• _WHAT YOU NEED TO DO_:
Each entry should be duplicated exactly, with no line missing.

(Records from a collection)
━━━━━━━━━━━━━━━━

Background: an optimization exercise with open tools, aiming at small area, a short achievable clock period and few clock cycles per item. Do not read the settings as production practice.
RTL that was checked went through simulation tests only; none was proved equivalent to the original.

## v24
## multi_dataflow_core
module multi_dataflow_core (
  input  logic        ap_clk,
  input  logic        ap_rst,
  input  logic [31:0] in0_data,
  output logic        in0_full_n,
  input  logic        in0_write,
  input  logic [31:0] in1_data,
  output logic        in1_full_n,
  input  logic        in1_write,
  output logic [31:0] out0_data,
  input  logic        out0_full_n,
  output logic        out0_write,
  output logic [31:0] out1_data,
  input  logic        out1_full_n,
  output logic        out1_write,
  input  logic [7:0]  ID
);
Settings: LEC_CHECK=0, ABC_CLOCK_PERIOD_IN_PS=2500, CAP_MARGIN=20, CORE_MARGIN=2, CORE_UTILIZATION=40, SETUP_SLACK_MARGIN=5, SLEW_MARGIN=20; clock period 8.5 ns.
run.sh (not shown) runs the stock make flow with config.mk's settings and CLKGATE_MAP_FILE= SYNTH_SCRIPT=/design/flow/synth_recipe.tcl, a recipe that flattens the netlist after the stock synthesis.
## Diff of input files: v3 against v24
- SETUP_SLACK_MARGIN removed (was 5)
### Flow results
Compared with v24, in v3 wire length now smaller, worst hold-check slack held, detailed-routed wire length on met2 went down by about 8%. [compare] base=v24 new=v3: shortest clock period the worst path allows after layout +1280 ps; number of multi-input combinational cells in the layout ~0 delta; clock skew +21 ps.
Function was not checked in any run of this note: the RTL went through the layout flow alone.

---

Another version of the RTL of multi_dataflow_core (not shown whole).
Size in the first run: roughly 2900 cells after synthesis, roughly 370 flip-flops, about 150 I/O pins, ~0.026 sq mm of cells after synthesis.
// multi_dataflow_core
module multi_dataflow_core (
  input  logic        ap_clk,
  input  logic        ap_rst,
  input  logic [31:0] in0_data,
  output logic        in0_full_n,
  input  logic        in0_write,
  input  logic [31:0] in1_data,
  output logic        in1_full_n,
  input  logic        in1_write,
  output logic [31:0] out0_data,
  input  logic        out0_full_n,
  output logic        out0_write,
  output logic [31:0] out1_data,
  input  logic        out1_full_n,
  output logic        out1_write,
  input  logic [7:0]  ID
);
clock: 8.5 ns
lec_check: 0
abc_area: 1
cap_margin: 20
core_margin: 2
core_utilization: 55
cts_cluster_diameter: 100
cts_cluster_size: 24
setup_slack_margin: 5
slew_margin: 20
synth_hierarchical: 1
standard.sh (not shown) runs the stock make flow with config.mk's settings and CLKGATE_MAP_FILE= SYNTH_SCRIPT=/design/flow/synth_recipe.tcl, a recipe that flattens the netlist after the stock synthesis.
==> flow/flow/run.sh <==
#!/bin/bash
# The standard layout, with plain buffers (buf_4) rather than the default delay-cell
# buffers on the ports. Make's full output goes to standard_flow.log in the work folder.
set -euo pipefail
bash standard.sh "BUFFER_PORTS_ARGS=-buffer_cell sky130_fd_sc_hd__buf_4" finish > standard_flow.log 2>&1
Testbench counts at the start, summed over its fixed seeds: cycles 8,288, items 8,192.
Next try:
- CORE_UTILIZATION: 55 -> 40
Routed wire length went up by 0.78%.
Clock-buffer cell count went down by 2.
Setup slack is better by 0.053 ns.
Worst hold slack is worse by 0.011 ns.
Next try:
- CTS_CLUSTER_DIAMETER: 100 -> not set
- CTS_CLUSTER_SIZE: 24 -> not set
The changed run finished with timing, DRC and antenna clean.
Cell area went up by 2.8%.
Die area is unchanged.
Via count rose by 0.73%.

---

Another version of the RTL of multi_dataflow_core (not shown whole).
Size: ~2900 cells after synthesis, about 370 flip-flops, roughly 150 I/O pins.
export LEC_CHECK = 0
export ABC_AREA = 1
export CAP_MARGIN = 20
export CORE_MARGIN = 2
export CORE_UTILIZATION = 40
export CTS_CLUSTER_DIAMETER = 100
export CTS_CLUSTER_SIZE = 24
export SETUP_SLACK_MARGIN = 5
export SLEW_MARGIN = 20
export SYNTH_HIERARCHICAL = 1
create_clock -name core_clock -period 8.5 [get_ports {ap_clk}]
Scripts as last shown in full above: flow/flow/run.sh
Testbench counts at the start, summed over its fixed seeds: cycles 8,288, items 8,192.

━━━━━━━━━━━━━━━━

• _RESPONSE TO THIS TASK_:
Background: an optimization exercise with open tools, aiming at small area, a short achievable clock period and few clock cycles per item. Do not read the settings as production practice.
RTL that was checked went through simulation tests only; none was proved equivalent to the original.

## v24
## multi_dataflow_core
module multi_dataflow_core (
  input  logic        ap_clk,
  input  logic        ap_rst,
  input  logic [31:0] in0_data,
  output logic        in0_full_n,
  input  logic        in0_write,
  input  logic [31:0] in1_data,
  output logic        in1_full_n,
  input  logic        in1_write,
  output logic [31:0] out0_data,
  input  logic        out0_full_n,
  output logic        out0_write,
  output logic [31:0] out1_data,
  input  logic        out1_full_n,
  output logic        out1_write,
  input  logic [7:0]  ID
);
Settings: LEC_CHECK=0, ABC_CLOCK_PERIOD_IN_PS=2500, CAP_MARGIN=20, CORE_MARGIN=2, CORE_UTILIZATION=40, SETUP_SLACK_MARGIN=5, SLEW_MARGIN=20; clock period 8.5 ns.
run.sh (not shown) runs the stock make flow with config.mk's settings and CLKGATE_MAP_FILE= SYNTH_SCRIPT=/design/flow/synth_recipe.tcl, a recipe that flattens the netlist after the stock synthesis.
## Diff of input files: v3 against v24
- SETUP_SLACK_MARGIN removed (was 5)
### Flow results
Compared with v24, in v3 wire length now smaller, worst hold-check slack held, detailed-routed wire length on met2 went down by about 8%. [compare] base=v24 new=v3: shortest clock period the worst path allows after layout +1280 ps; number of multi-input combinational cells in the layout ~0 delta; clock skew +21 ps.
Function was not checked in any run of this note: the RTL went through the layout flow alone.

---

Another version of the RTL of multi_dataflow_core (not shown whole).
Size in the first run: roughly 2900 cells after synthesis, roughly 370 flip-flops, about 150 I/O pins, ~0.026 sq mm of cells after synthesis.
// multi_dataflow_core
module multi_dataflow_core (
  input  logic        ap_clk,
  input  logic        ap_rst,
  input  logic [31:0] in0_data,
  output logic        in0_full_n,
  input  logic        in0_write,
  input  logic [31:0] in1_data,
  output logic        in1_full_n,
  input  logic        in1_write,
  output logic [31:0] out0_data,
  input  logic        out0_full_n,
  output logic        out0_write,
  output logic [31:0] out1_data,
  input  logic        out1_full_n,
  output logic        out1_write,
  input  logic [7:0]  ID
);
clock: 8.5 ns
lec_check: 0
abc_area: 1
cap_margin: 20
core_margin: 2
core_utilization: 55
cts_cluster_diameter: 100
cts_cluster_size: 24
setup_slack_margin: 5
slew_margin: 20
synth_hierarchical: 1
standard.sh (not shown) runs the stock make flow with config.mk's settings and CLKGATE_MAP_FILE= SYNTH_SCRIPT=/design/flow/synth_recipe.tcl, a recipe that flattens the netlist after the stock synthesis.
==> flow/flow/run.sh <==
#!/bin/bash
# The standard layout, with plain buffers (buf_4) rather than the default delay-cell
# buffers on the ports. Make's full output goes to standard_flow.log in the work folder.
set -euo pipefail
bash standard.sh "BUFFER_PORTS_ARGS=-buffer_cell sky130_fd_sc_hd__buf_4" finish > standard_flow.log 2>&1
Testbench counts at the start, summed over its fixed seeds: cycles 8,288, items 8,192.
Next try:
- CORE_UTILIZATION: 55 -> 40
Routed wire length went up by 0.78%.
Clock-buffer cell count went down by 2.
Setup slack is better by 0.053 ns.
Worst hold slack is worse by 0.011 ns.
Next try:
- CTS_CLUSTER_DIAMETER: 100 -> not set
- CTS_CLUSTER_SIZE: 24 -> not set
The changed run finished with timing, DRC and antenna clean.
Cell area went up by 2.8%.
Die area is unchanged.
Via count rose by 0.73%.

---

Another version of the RTL of multi_dataflow_core (not shown whole).
Size: ~2900 cells after synthesis, about 370 flip-flops, roughly 150 I/O pins.
export LEC_CHECK = 0
export ABC_AREA = 1
export CAP_MARGIN = 20
export CORE_MARGIN = 2
export CORE_UTILIZATION = 40
export CTS_CLUSTER_DIAMETER = 100
export CTS_CLUSTER_SIZE = 24
export SETUP_SLACK_MARGIN = 5
export SLEW_MARGIN = 20
export SYNTH_HIERARCHICAL = 1
create_clock -name core_clock -period 8.5 [get_ports {ap_clk}]
Scripts as last shown in full above: flow/flow/run.sh
Testbench counts at the start, summed over its fixed seeds: cycles 8,288, items 8,192.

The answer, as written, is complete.